W miarę, jak dorastał, Melpomena nie dawała jednak za wygraną: upominała się o jego duszę, zapraszając do udziału w konkursach recytatorskich „Kresy”. W roku 1998, za namową tejże Ireny Litwinowicz, która wraz ze swoją trupą w roku 200-lecia urodzin Wieszcza przymierzała się do inscenizacji fragmentów jego „Pana Tadeusza”, wrócił na scenę. I to w roli nie byle kogo, gdyż samego tytułowego bohatera poematu. Wtedy też zapoznał się tu z Romkiem Ławrynowiczem – uczniem Wileńskiej Szkoły Średniej im. Jana Pawła II a wielce niespokojnym duchem, próbującym z rówieśnych mu „młodych gniewnych” sklecić artystyczną bohemę. Pomysł chwycił. Wraz z Bogdanem Karpowiczem, Renatą Kijewicz, Ryszardem Tumiałojciem, Jerzym Stankiewiczem, Romualdem Szpilewskim, Jarosławem Rokickim, Bartoszem Połońskim i innymi bratnimi duszami stworzyli niezwykle zgraną pakę. Przez dwa lata regularnie się spotykali, dyskutowali, wymieniali zdania. Czuli się sobie potrzebni, by doradzać o dorosłym życiu, w które wkraczali.
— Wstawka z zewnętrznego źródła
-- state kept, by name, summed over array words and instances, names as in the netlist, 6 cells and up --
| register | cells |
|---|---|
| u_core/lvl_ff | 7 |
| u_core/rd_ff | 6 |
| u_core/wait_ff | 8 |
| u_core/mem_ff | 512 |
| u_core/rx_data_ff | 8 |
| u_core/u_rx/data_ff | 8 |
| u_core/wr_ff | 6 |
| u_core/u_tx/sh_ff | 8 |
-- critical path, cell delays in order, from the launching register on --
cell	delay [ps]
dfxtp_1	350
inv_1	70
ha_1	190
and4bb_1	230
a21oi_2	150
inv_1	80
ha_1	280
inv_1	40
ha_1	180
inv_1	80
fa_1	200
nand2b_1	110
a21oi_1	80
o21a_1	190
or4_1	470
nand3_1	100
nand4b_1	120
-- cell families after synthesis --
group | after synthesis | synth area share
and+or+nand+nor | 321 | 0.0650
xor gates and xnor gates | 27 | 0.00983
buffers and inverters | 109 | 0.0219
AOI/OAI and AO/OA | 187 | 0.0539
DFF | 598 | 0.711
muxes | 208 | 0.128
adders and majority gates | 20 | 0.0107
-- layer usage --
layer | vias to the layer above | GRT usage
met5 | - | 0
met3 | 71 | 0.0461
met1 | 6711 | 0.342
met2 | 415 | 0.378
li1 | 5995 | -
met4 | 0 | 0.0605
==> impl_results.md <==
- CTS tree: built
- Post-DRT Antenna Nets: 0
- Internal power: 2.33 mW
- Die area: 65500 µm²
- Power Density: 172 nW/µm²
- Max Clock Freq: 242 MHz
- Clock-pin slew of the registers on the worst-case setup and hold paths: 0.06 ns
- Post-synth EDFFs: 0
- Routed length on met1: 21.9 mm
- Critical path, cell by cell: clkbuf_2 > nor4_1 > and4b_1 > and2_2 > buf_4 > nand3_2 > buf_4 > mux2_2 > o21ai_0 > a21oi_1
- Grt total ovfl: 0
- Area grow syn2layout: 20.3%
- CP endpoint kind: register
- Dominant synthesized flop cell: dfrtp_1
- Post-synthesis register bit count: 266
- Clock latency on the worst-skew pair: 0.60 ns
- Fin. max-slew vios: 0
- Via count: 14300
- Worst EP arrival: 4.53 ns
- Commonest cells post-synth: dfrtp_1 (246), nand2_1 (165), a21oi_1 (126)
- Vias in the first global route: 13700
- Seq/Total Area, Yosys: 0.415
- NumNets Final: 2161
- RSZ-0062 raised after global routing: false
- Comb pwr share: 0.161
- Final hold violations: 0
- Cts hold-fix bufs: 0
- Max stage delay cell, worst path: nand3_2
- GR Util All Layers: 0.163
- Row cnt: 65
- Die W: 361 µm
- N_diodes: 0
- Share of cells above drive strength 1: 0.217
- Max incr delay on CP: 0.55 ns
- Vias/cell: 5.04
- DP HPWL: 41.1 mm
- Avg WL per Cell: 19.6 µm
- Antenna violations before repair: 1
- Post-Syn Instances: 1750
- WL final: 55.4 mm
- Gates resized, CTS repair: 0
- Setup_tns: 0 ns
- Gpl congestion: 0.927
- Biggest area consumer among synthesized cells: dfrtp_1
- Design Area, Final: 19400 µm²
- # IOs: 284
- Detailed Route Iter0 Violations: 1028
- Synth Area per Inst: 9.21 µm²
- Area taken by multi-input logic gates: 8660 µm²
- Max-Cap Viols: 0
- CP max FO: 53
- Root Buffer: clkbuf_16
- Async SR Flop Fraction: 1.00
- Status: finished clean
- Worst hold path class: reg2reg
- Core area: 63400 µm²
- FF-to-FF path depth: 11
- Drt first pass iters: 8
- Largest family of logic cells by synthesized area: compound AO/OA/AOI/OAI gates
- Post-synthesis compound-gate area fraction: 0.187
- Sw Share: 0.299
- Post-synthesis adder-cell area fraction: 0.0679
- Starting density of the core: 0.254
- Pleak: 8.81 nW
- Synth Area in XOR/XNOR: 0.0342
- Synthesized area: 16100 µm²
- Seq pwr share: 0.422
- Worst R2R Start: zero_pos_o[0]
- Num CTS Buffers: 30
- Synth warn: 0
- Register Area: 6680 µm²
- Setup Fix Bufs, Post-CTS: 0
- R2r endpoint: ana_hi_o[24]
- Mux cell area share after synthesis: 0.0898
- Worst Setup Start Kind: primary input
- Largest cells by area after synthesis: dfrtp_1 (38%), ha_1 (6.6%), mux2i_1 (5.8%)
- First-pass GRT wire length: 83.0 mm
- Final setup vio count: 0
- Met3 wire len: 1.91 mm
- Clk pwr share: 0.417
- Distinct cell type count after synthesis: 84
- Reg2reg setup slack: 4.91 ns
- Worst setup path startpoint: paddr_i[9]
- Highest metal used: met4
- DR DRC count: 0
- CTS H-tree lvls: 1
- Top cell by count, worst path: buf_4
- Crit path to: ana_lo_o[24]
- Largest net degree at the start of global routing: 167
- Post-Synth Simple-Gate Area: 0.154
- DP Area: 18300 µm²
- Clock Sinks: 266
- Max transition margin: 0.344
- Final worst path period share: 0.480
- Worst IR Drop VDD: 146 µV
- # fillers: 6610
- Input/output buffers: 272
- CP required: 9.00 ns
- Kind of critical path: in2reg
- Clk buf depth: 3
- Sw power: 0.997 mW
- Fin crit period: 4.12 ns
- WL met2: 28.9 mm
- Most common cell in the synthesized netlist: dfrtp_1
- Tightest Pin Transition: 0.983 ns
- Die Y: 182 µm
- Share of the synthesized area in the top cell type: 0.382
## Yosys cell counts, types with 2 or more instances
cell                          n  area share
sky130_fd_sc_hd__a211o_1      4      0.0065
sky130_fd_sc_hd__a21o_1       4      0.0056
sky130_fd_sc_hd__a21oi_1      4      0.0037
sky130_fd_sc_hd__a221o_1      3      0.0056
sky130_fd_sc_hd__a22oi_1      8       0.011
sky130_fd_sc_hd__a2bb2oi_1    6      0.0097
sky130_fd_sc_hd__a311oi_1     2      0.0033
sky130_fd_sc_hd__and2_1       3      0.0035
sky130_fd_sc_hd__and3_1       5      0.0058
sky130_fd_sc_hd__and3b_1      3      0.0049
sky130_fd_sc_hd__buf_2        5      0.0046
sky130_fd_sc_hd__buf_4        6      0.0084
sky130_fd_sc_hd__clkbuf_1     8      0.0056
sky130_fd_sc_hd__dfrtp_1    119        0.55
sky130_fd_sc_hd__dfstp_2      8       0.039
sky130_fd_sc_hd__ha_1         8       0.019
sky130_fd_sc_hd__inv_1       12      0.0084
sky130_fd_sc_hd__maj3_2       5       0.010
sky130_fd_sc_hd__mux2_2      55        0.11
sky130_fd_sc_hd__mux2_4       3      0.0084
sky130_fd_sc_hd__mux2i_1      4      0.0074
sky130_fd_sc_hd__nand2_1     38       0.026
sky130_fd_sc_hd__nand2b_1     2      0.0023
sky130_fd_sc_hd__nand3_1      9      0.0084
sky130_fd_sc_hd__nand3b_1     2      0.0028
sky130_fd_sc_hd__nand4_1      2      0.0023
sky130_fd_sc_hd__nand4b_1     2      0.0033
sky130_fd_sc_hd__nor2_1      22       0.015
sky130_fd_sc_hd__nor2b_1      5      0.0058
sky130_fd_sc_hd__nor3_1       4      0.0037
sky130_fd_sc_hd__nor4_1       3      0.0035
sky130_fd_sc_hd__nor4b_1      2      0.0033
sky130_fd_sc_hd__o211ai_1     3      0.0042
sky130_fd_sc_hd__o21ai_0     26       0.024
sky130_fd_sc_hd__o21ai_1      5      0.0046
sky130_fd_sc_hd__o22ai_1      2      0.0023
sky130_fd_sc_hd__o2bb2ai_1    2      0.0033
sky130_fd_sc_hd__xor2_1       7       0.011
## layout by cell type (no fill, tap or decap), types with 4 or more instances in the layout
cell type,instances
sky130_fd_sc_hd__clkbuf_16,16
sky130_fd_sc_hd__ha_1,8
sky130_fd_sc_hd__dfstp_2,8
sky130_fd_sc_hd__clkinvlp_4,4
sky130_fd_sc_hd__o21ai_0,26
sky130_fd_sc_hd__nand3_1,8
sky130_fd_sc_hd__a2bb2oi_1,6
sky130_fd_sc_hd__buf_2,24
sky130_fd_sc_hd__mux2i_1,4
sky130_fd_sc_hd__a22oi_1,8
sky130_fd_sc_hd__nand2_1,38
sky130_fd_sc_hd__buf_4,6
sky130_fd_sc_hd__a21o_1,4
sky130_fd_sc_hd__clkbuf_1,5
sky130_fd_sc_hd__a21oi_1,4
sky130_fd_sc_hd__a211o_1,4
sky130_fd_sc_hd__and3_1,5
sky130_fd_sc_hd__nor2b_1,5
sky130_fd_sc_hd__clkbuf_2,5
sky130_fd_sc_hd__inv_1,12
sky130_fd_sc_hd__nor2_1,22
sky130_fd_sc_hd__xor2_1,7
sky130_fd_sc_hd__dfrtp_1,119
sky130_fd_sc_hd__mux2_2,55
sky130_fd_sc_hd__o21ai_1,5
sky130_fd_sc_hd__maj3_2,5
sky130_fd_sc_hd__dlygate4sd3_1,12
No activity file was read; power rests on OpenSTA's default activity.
## config.mk

```make
export PLATFORM = sky130hd
export DESIGN_NAME = image_cmd_unit
export DESIGN_NICKNAME = d
export VERILOG_FILES = /design/src/rtl/setting_store.v /design/src/rtl/image_cmd_unit.v
export VERILOG_INCLUDE_DIRS = /design/src /design/src/rtl
export SDC_FILE = /design/constraint.sdc
export NUM_CORES = 1
export LEC_CHECK = 0
export BUFFER_PORTS_ARGS = -buffer_cell sky130_fd_sc_hd__buf_2
export CAP_MARGIN = 20
export CORE_ASPECT_RATIO = 0.7
export CORE_MARGIN = 5
export CORE_UTILIZATION = 30
export DETAILED_ROUTE_END_ITERATION = 16
export SYNTH_ARGS = -nofsm -noshare
export SYNTH_HDL_FRONTEND = slang
export SYNTH_SLANG_ARGS = --single-unit
```

## constraint.sdc

```tcl
create_clock -name clk -period 5.9 [get_ports clk]
set_input_delay 1.475 -clock clk [delete_from_list [all_inputs] [get_ports clk]]
set_output_delay 1.475 -clock clk [all_outputs]
set_load 0.01 [all_outputs]
```

## src/rtl/image_cmd_defs.vh

```
`ifndef IMAGE_CMD_DEFS_VH
`define IMAGE_CMD_DEFS_VH

// apb register byte offsets
`define ADDR_CMD 8'h00
`define ADDR_PARAM0 8'h04
`define ADDR_PARAM1 8'h08
`define ADDR_RESP0 8'h0C
`define ADDR_RESP1 8'h10
`define ADDR_STATUS 8'h14
`define ADDR_CURTAIN 8'h18
`define ADDR_CAUSE 8'h1C

// command word fields
`define CMD_OP_LSB 0
`define CMD_OP_MSB 7
`define CMD_DEST_LSB 8
`define CMD_DEST_MSB 11
`define CMD_READ_BIT 16

// command codes and the destination they live at
`define OP_FLIP 8'h1C
`define OP_FREEZE 8'h1D
`define OP_ANGLES 8'h1E
`define OP_OVERRIDE 8'h1F
`define DEST_DISPLAY 4'h4

// one-byte parameter bit positions
`define FLIP_V_BIT 0
`define FLIP_H_BIT 1
`define FREEZE_BIT 0

// status register bit positions
`define ST_BUSY_BIT 0
`define ST_DONE_BIT 1
`define ST_ERR_BIT 2
`define ST_KEYSTONE_BIT 3
`define ST_FROZEN_BIT 4
`define ST_FLIP_V_BIT 5
`define ST_FLIP_H_BIT 6

// curtain request bit in the curtain register
`define CURTAIN_GO_BIT 0

// reset values
`define RST_WORD 32'h0000_0000
`define RST_FIELD 16'h0000
`define RST_CAUSE 8'h00

`endif

```

## src/rtl/setting_store.v

```verilog
`timescale 1ns/1ps
`include "image_cmd_defs.vh"

module setting_store (
  // clock and reset
  input wire clk,
  input wire nrst,
  // write strobes from the command sequencer
  input wire wr_flip,
  input wire wr_freeze,
  input wire wr_angles,
  input wire wr_override,
  input wire curtain,
  input wire [47:0] param,
  // stored settings
  output reg flip_v,
  output reg flip_h,
  output reg frozen,
  output reg keystone_en,
  output reg [15:0] pitch,
  output reg [15:0] yaw,
  output reg [15:0] roll,
  output reg [15:0] throw_ratio,
  output reg [15:0] vert_offset
);

  // mirror enables; upper parameter bits are simply not stored
  always @(posedge clk)
  begin
    if (!nrst)
    begin
      flip_v <= 1'b0;
      flip_h <= 1'b0;
    end
    else if (wr_flip)
    begin
      flip_v <= param[`FLIP_V_BIT];
      flip_h <= param[`FLIP_H_BIT];
    end
  end

  // freeze; a command in the same cycle as a curtain is the newer
  // request and wins, otherwise any curtain drops the frozen frame
  always @(posedge clk)
  begin
    if (!nrst)
      frozen <= 1'b0;
    else if (wr_freeze)
      frozen <= param[`FREEZE_BIT];
    else if (curtain)
      frozen <= 1'b0;
  end

  // keystone angles, signed 8.8 each; writing them turns correction on
  always @(posedge clk)
  begin
    if (!nrst)
    begin
      pitch <= `RST_FIELD;
      yaw <= `RST_FIELD;
      roll <= `RST_FIELD;
      keystone_en <= 1'b0;
    end
    else if (wr_angles)
    begin
      pitch <= param[15:0];
      yaw <= param[31:16];
      roll <= param[47:32];
      keystone_en <= 1'b1;
    end
  end

  // optical override: unsigned 8.8 throw ratio, signed 8.8 offset
  always @(posedge clk)
  begin
    if (!nrst)
    begin
      throw_ratio <= `RST_FIELD;
      vert_offset <= `RST_FIELD;
    end
    else if (wr_override)
    begin
      throw_ratio <= param[15:0];
      vert_offset <= param[31:16];
    end
  end

endmodule

```

## src/rtl/image_cmd_unit.v

```verilog
`timescale 1ns/1ps
`include "image_cmd_defs.vh"

// How it works
// - flip byte: bit 0 enables vertical mirror, bit 1 horizontal mirror
// - flip read returns one byte with both mirror enables in write layout
// - freeze byte bit 0: 1 holds the shown frame, 0 resumes live video
// - freeze read returns one byte telling whether display is frozen
// - an applied curtain cancels freeze and drops the frozen image, unless a freeze command executes in the same cycle and wins
// - source, scan, splash, latency, relock, standby changes apply curtain
// - angles: pitch, yaw, roll as signed 8.8 degrees, two bytes each
// - executing the angle command switches keystone correction on
// - angle read returns pitch, yaw, roll in the six-byte write layout
// - override: throw ratio unsigned 8.8, offset signed 8.8, read same

module image_cmd_unit (
  // clock and reset
  input wire clk,
  input wire nrst,
  // apb slave
  input wire psel,
  input wire penable,
  input wire pwrite,
  input wire [7:0] paddr,
  input wire [31:0] pwdata,
  output reg [31:0] prdata,
  output reg pready,
  output reg pslverr,
  // curtain causes from the rest of the controller, one-cycle pulses
  input wire [7:0] curtain_evt,
  // settings to the image path
  output wire flip_v,
  output wire flip_h,
  output wire frozen,
  output wire keystone_en,
  output wire [15:0] pitch,
  output wire [15:0] yaw,
  output wire [15:0] roll,
  output wire [15:0] throw_ratio,
  output wire [15:0] vert_offset
);

  // sequencer states
  localparam ST_IDLE = 1'b0;
  localparam ST_EXEC = 1'b1;

  // sequencer, bus-visible registers and combinational selects
  reg state_reg;
  reg state_next;
  reg [31:0] cmd_reg;
  reg [31:0] param0_reg;
  reg [15:0] param1_reg;
  reg [31:0] resp0_reg;
  reg [15:0] resp1_reg;
  reg done_reg;
  reg err_reg;
  reg sw_curtain_reg;
  reg [7:0] cause_reg;
  reg [31:0] rd_mux;
  reg addr_ok;
  reg refuse_reg;

  // bus phase, decode and strobe nets
  wire access;
  wire finish;
  wire wr_do;
  wire cmd_wr;
  wire busy_err;
  wire exec;
  wire [7:0] op;
  wire [3:0] dest;
  wire rd_form;
  wire known;
  wire wr_flip;
  wire wr_freeze;
  wire wr_angles;
  wire wr_override;
  wire [7:0] curtain_src;
  wire curtain_any;
  wire [31:0] status_word;

  // bus phases: first access cycle waits, the pready cycle completes
  assign access = psel & penable & ~pready;
  assign finish = psel & penable & pready;
  assign wr_do = finish & pwrite;

  // a new command is refused while the previous one still runs
  assign busy_err = pwrite & (paddr == `ADDR_CMD) & (state_reg == ST_EXEC);
  assign cmd_wr = wr_do & (paddr == `ADDR_CMD) & (state_reg == ST_IDLE) &
                  ~refuse_reg;

  // command word decode
  assign exec = (state_reg == ST_EXEC);
  assign op = cmd_reg[`CMD_OP_MSB:`CMD_OP_LSB];
  assign dest = cmd_reg[`CMD_DEST_MSB:`CMD_DEST_LSB];
  assign rd_form = cmd_reg[`CMD_READ_BIT];
  assign known = (dest == `DEST_DISPLAY) &
                 ((op == `OP_FLIP) | (op == `OP_FREEZE) |
                  (op == `OP_ANGLES) | (op == `OP_OVERRIDE));

  // write forms steer the setting store for exactly one cycle
  assign wr_flip = exec & known & ~rd_form & (op == `OP_FLIP);
  assign wr_freeze = exec & known & ~rd_form & (op == `OP_FREEZE);
  assign wr_angles = exec & known & ~rd_form & (op == `OP_ANGLES);
  assign wr_override = exec & known & ~rd_form & (op == `OP_OVERRIDE);

  // bit 0 is the explicit curtain, others the operations needing one
  assign curtain_src = curtain_evt |
                       {7'h00, sw_curtain_reg};
  assign curtain_any = |curtain_src;

  // status word seen by software
  assign status_word = {25'h0,
                        flip_h,
                        flip_v,
                        frozen,
                        keystone_en,
                        err_reg,
                        done_reg,
                        exec};

  // settings live in their own store
  setting_store u_store (
    .clk(clk),
    .nrst(nrst),
    .wr_flip(wr_flip),
    .wr_freeze(wr_freeze),
    .wr_angles(wr_angles),
    .wr_override(wr_override),
    .curtain(curtain_any),
    .param({param1_reg, param0_reg}),
    .flip_v(flip_v),
    .flip_h(flip_h),
    .frozen(frozen),
    .keystone_en(keystone_en),
    .pitch(pitch),
    .yaw(yaw),
    .roll(roll),
    .throw_ratio(throw_ratio),
    .vert_offset(vert_offset)
  );

  // address decode; anything off the map answers with an error
  always @*
  begin
    case (paddr)
      `ADDR_CMD: addr_ok = 1'b1;
      `ADDR_PARAM0: addr_ok = 1'b1;
      `ADDR_PARAM1: addr_ok = 1'b1;
      `ADDR_RESP0: addr_ok = 1'b1;
      `ADDR_RESP1: addr_ok = 1'b1;
      `ADDR_STATUS: addr_ok = 1'b1;
      `ADDR_CURTAIN: addr_ok = 1'b1;
      `ADDR_CAUSE: addr_ok = 1'b1;
      default: addr_ok = 1'b0;
    endcase
  end

  // read data mux; write-only curtain reads as zero
  always @*
  begin
    case (paddr)
      `ADDR_CMD: rd_mux = cmd_reg;
      `ADDR_PARAM0: rd_mux = param0_reg;
      `ADDR_PARAM1: rd_mux = {16'h0000, param1_reg};
      `ADDR_RESP0: rd_mux = resp0_reg;
      `ADDR_RESP1: rd_mux = {16'h0000, resp1_reg};
      `ADDR_STATUS: rd_mux = status_word;
      `ADDR_CAUSE: rd_mux = {24'h000000, cause_reg};
      default: rd_mux = `RST_WORD;
    endcase
  end

  // one wait state on every transfer keeps prdata and pslverr registered
  always @(posedge clk)
  begin
    if (!nrst)
    begin
      pready <= 1'b0;
      pslverr <= 1'b0;
      prdata <= `RST_WORD;
    end
    else
    begin
      pready <= access;
      pslverr <= access & (~addr_ok | busy_err);
      if (access & ~pwrite & addr_ok)
        prdata <= rd_mux;
      else
        prdata <= `RST_WORD;
    end
  end

  // a command refused in its access cycle stays refused at completion,
  // so software never sees an error for a command that still ran
  always @(posedge clk)
  begin
    if (!nrst)
      refuse_reg <= 1'b0;
    else
      refuse_reg <= access & busy_err;
  end

  // parameter bytes; byte 0 is the low byte of the first word
  always @(posedge clk)
  begin
    if (!nrst)
    begin
      param0_reg <= `RST_WORD;
      param1_reg <= `RST_FIELD;
    end
    else if (wr_do & (paddr == `ADDR_PARAM0))
      param0_reg <= pwdata;
    else if (wr_do & (paddr == `ADDR_PARAM1))
      param1_reg <= pwdata[15:0];
  end

  // command word is only captured when the sequencer is free
  always @(posedge clk)
  begin
    if (!nrst)
      cmd_reg <= `RST_WORD;
    else if (cmd_wr)
      cmd_reg <= pwdata;
  end

  // sequencer next state: one execute cycle per accepted command
  always @*
  begin
    case (state_reg)
      ST_IDLE:
      begin
        if (cmd_wr)
          state_next = ST_EXEC;
        else
          state_next = ST_IDLE;
      end
      ST_EXEC:
        state_next = ST_IDLE;
      default:
        state_next = ST_IDLE;
    endcase
  end

  // state register; reset parks the sequencer idle
  always @(posedge clk)
  begin
    if (!nrst)
      state_reg <= ST_IDLE;
    else
      state_reg <= state_next;
  end

  // done and error describe the last command; a new one clears both
  always @(posedge clk)
  begin
    if (!nrst)
    begin
      done_reg <= 1'b0;
      err_reg <= 1'b0;
    end
    else if (cmd_wr)
    begin
      done_reg <= 1'b0;
      err_reg <= 1'b0;
    end
    else if (exec)
    begin
      done_reg <= 1'b1;
      err_reg <= ~known;
    end
  end

  // read forms answer in the write layout, unused bits zero
  always @(posedge clk)
  begin
    if (!nrst)
    begin
      resp0_reg <= `RST_WORD;
      resp1_reg <= `RST_FIELD;
    end
    else if (exec & known & rd_form)
    begin
      case (op)
        `OP_FLIP:
        begin
          resp0_reg <= {30'h0, flip_h, flip_v};
          resp1_reg <= `RST_FIELD;
        end
        `OP_FREEZE:
        begin
          resp0_reg <= {31'h0, frozen};
          resp1_reg <= `RST_FIELD;
        end
        `OP_ANGLES:
        begin
          resp0_reg <= {yaw, pitch};
          resp1_reg <= roll;
        end
        `OP_OVERRIDE:
        begin
          resp0_reg <= {vert_offset, throw_ratio};
          resp1_reg <= `RST_FIELD;
        end
        default:
        begin
          resp0_reg <= `RST_WORD;
          resp1_reg <= `RST_FIELD;
        end
      endcase
    end
  end

  // software curtain request becomes a single pulse
  always @(posedge clk)
  begin
    if (!nrst)
      sw_curtain_reg <= 1'b0;
    else
      sw_curtain_reg <= wr_do & (paddr == `ADDR_CURTAIN) &
                        pwdata[`CURTAIN_GO_BIT];
  end

  // sticky record of why a curtain came; write one to clear,
  // a cause in the clearing cycle stays set so none is missed
  genvar i;
  generate
    for (i = 0; i < 8; i = i + 1)
    begin : g_cause
      always @(posedge clk)
      begin
        if (!nrst)
          cause_reg[i] <= 1'b0;
        else if (curtain_src[i])
          cause_reg[i] <= 1'b1;
        else if (wr_do & (paddr == `ADDR_CAUSE) & pwdata[i])
          cause_reg[i] <= 1'b0;
      end
    end
  endgenerate

endmodule

```

==> impl_metrics.ini <==
[outcome]
outcome = finished clean

[floorplanning]
floorplan.core_area_um2 = 33350
core.rowCount = 56
die_area_um2 = 37540
starting_density_of_the_core_pct = 30.32
chipWidth_um = 229.5
floorplan.die.height_um = 163.6
ios = 171

[global_route]
gr-total-overflow = 0
grt_antenna_before_repair = 2
vias_in_the_first_global_route = 8060
global_route_wire_length_before_repair_mm = 48.42
grt_usage_pct = 16.17
grt_start_max_net_pins = 91

[placed_design]
portBuffers = 170
detailed_place.area_um2 = 11350
place_hpwl_mm = 21.76
finalWeightedCongestion = 0.7743

[routing]
wirelength_mm = 31.40
ant_nets = 0
via_count = 8225
post_drt_via_cell_ratio = 4.943
remaining_drc_errors = 0
drtIter0Drc = 607
drt_first_pass_iters = 5
wl_per_cell_um = 18.87

[timing]
tightestPinTransition_ns = 0.9513
totalNegativeSetupSlack_ns = 0
grt_setup_unrepaired = no
fmaxAchievable_mhz = 319.0
final_number_of_max_transition_violations = 0
min_period_ns = 3.135
max-slew-margin-rel_pct = 36.39
skew_ns = 0.01322
timing.final.hold_violations = 0
final_setup_violation_count = 0
layout_worst_path_cycle_share_pct = 53.13

[pwr]
total_leakage_power_nw = 4.625
powerDensity_nw_per_um2 = 287.7
ir_worst_vdd_mv = 0.1613

[worst_setup_path]
timing.critical_path.arrival_ns = 3.59
critical_path.endpoint_type = flip-flop
start_kind = input pin
cpPeakStageDelay_ns = 0.62
worst-path-max-fanout = 28
reg2reg_slack_ns = 3.16
critical_path.n_buffers_inverters = 1
worst_path_max_delay_cell = sky130_fd_sc_hd__or4_1
critPathTopFamily = simple AND/OR/NAND/NOR gates
worstSetupPathType = in2reg
cp_data_required_time_ns = 6.35
crit_chain = buf_2 -> or4_1 -> nor2_2 -> nand2_1 -> nor2_1

[clock_network]
clock_sink_count = 259
clk_root_buffer_cell = sky130_fd_sc_hd__clkbuf_16
worst_skew_pair.late_latency_ns = 0.53
hold_buffers = 0
cts_resized = 0
cts_h_tree_depth = 1
worst_setup_hold_path_clk_slew_ns = 0.06
clock_tree.buffer_depth = 3
cts-buffers-inserted = 27
cts_setup_buffers = 0
tritoncts = done

[finish]
post_route_cells_drive_above_1_share_pct = 19.95
finalInstanceArea_um2 = 12210
layout_common_cells = 258 x sky130_fd_sc_hd__dfxtp_1, 223 x sky130_fd_sc_hd__nand2_1, 169 x sky130_fd_sc_hd__buf_2
nets = 1263
most_common_cell_after_layout_fill_and_taps_aside = sky130_fd_sc_hd__dfxtp_1
layout-area-overhead-vs-synth_pct = 20.72
n_fill_cell = 3422

[synth]
adder_cell_share_of_the_synthesized_area_pct = 0
number_of_library_cell_types_mapped_by_synthesis = 51
post_synthesis_instance_area_um2 = 10110
syn_nets = 1130
share_of_cell_area_taken_by_muxes_after_synthesis_pct = 16.28
synth_compound_area_share_pct = 12.97
synth.yosys.seq_area_share_pct = 51.27
synthArstFlopShare_pct = 0
post_synth_top_flop = sky130_fd_sc_hd__dfxtp_1
synth_edf_count = 0
synthesis.yosys.warnings = 0
synthesis.area_per_instance_um2 = 9.390
largest_family_of_logic_cells_by_synthesized_area = multiplexers
area_fraction_in_and_or_nand_and_nor_cells_after_synthesis_pct = 15.67
ys_seq_elements = 259
post_synth_inst_count = 1077
share_of_the_synthesized_netlist_area_taken_by_xor_and_xnor_gates_pct = 0

[run]
max_cap_violations = 0

[hold_path]
min_path_type = reg2reg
Artystyczna otoczka tych spotkań sprawiła, że medycyna w zainteresowaniach Janka wyraźnie odeszła na plan dalszy, ustępując miejsce literackim chętkom. Do stopnia tak czytelnego, że będąc w klasie maturalnej, dopingowany przez wychowawczynię, polonistkę Ludmiłę Siekacką zdecydował wystartować w Republikańskiej Olimpiadzie Literatury i Języka Polskiego-2002. Debiut wypadł imponująco: Drawnel znalazł się początkowo w gronie 10 laureatów, a potem doskonale wypadłszy na Ogólnopolskiej Olimpiadzie, zapewnił sobie miejsce i stypendium na studiach polonistycznych na Uniwersytecie Warszawskim.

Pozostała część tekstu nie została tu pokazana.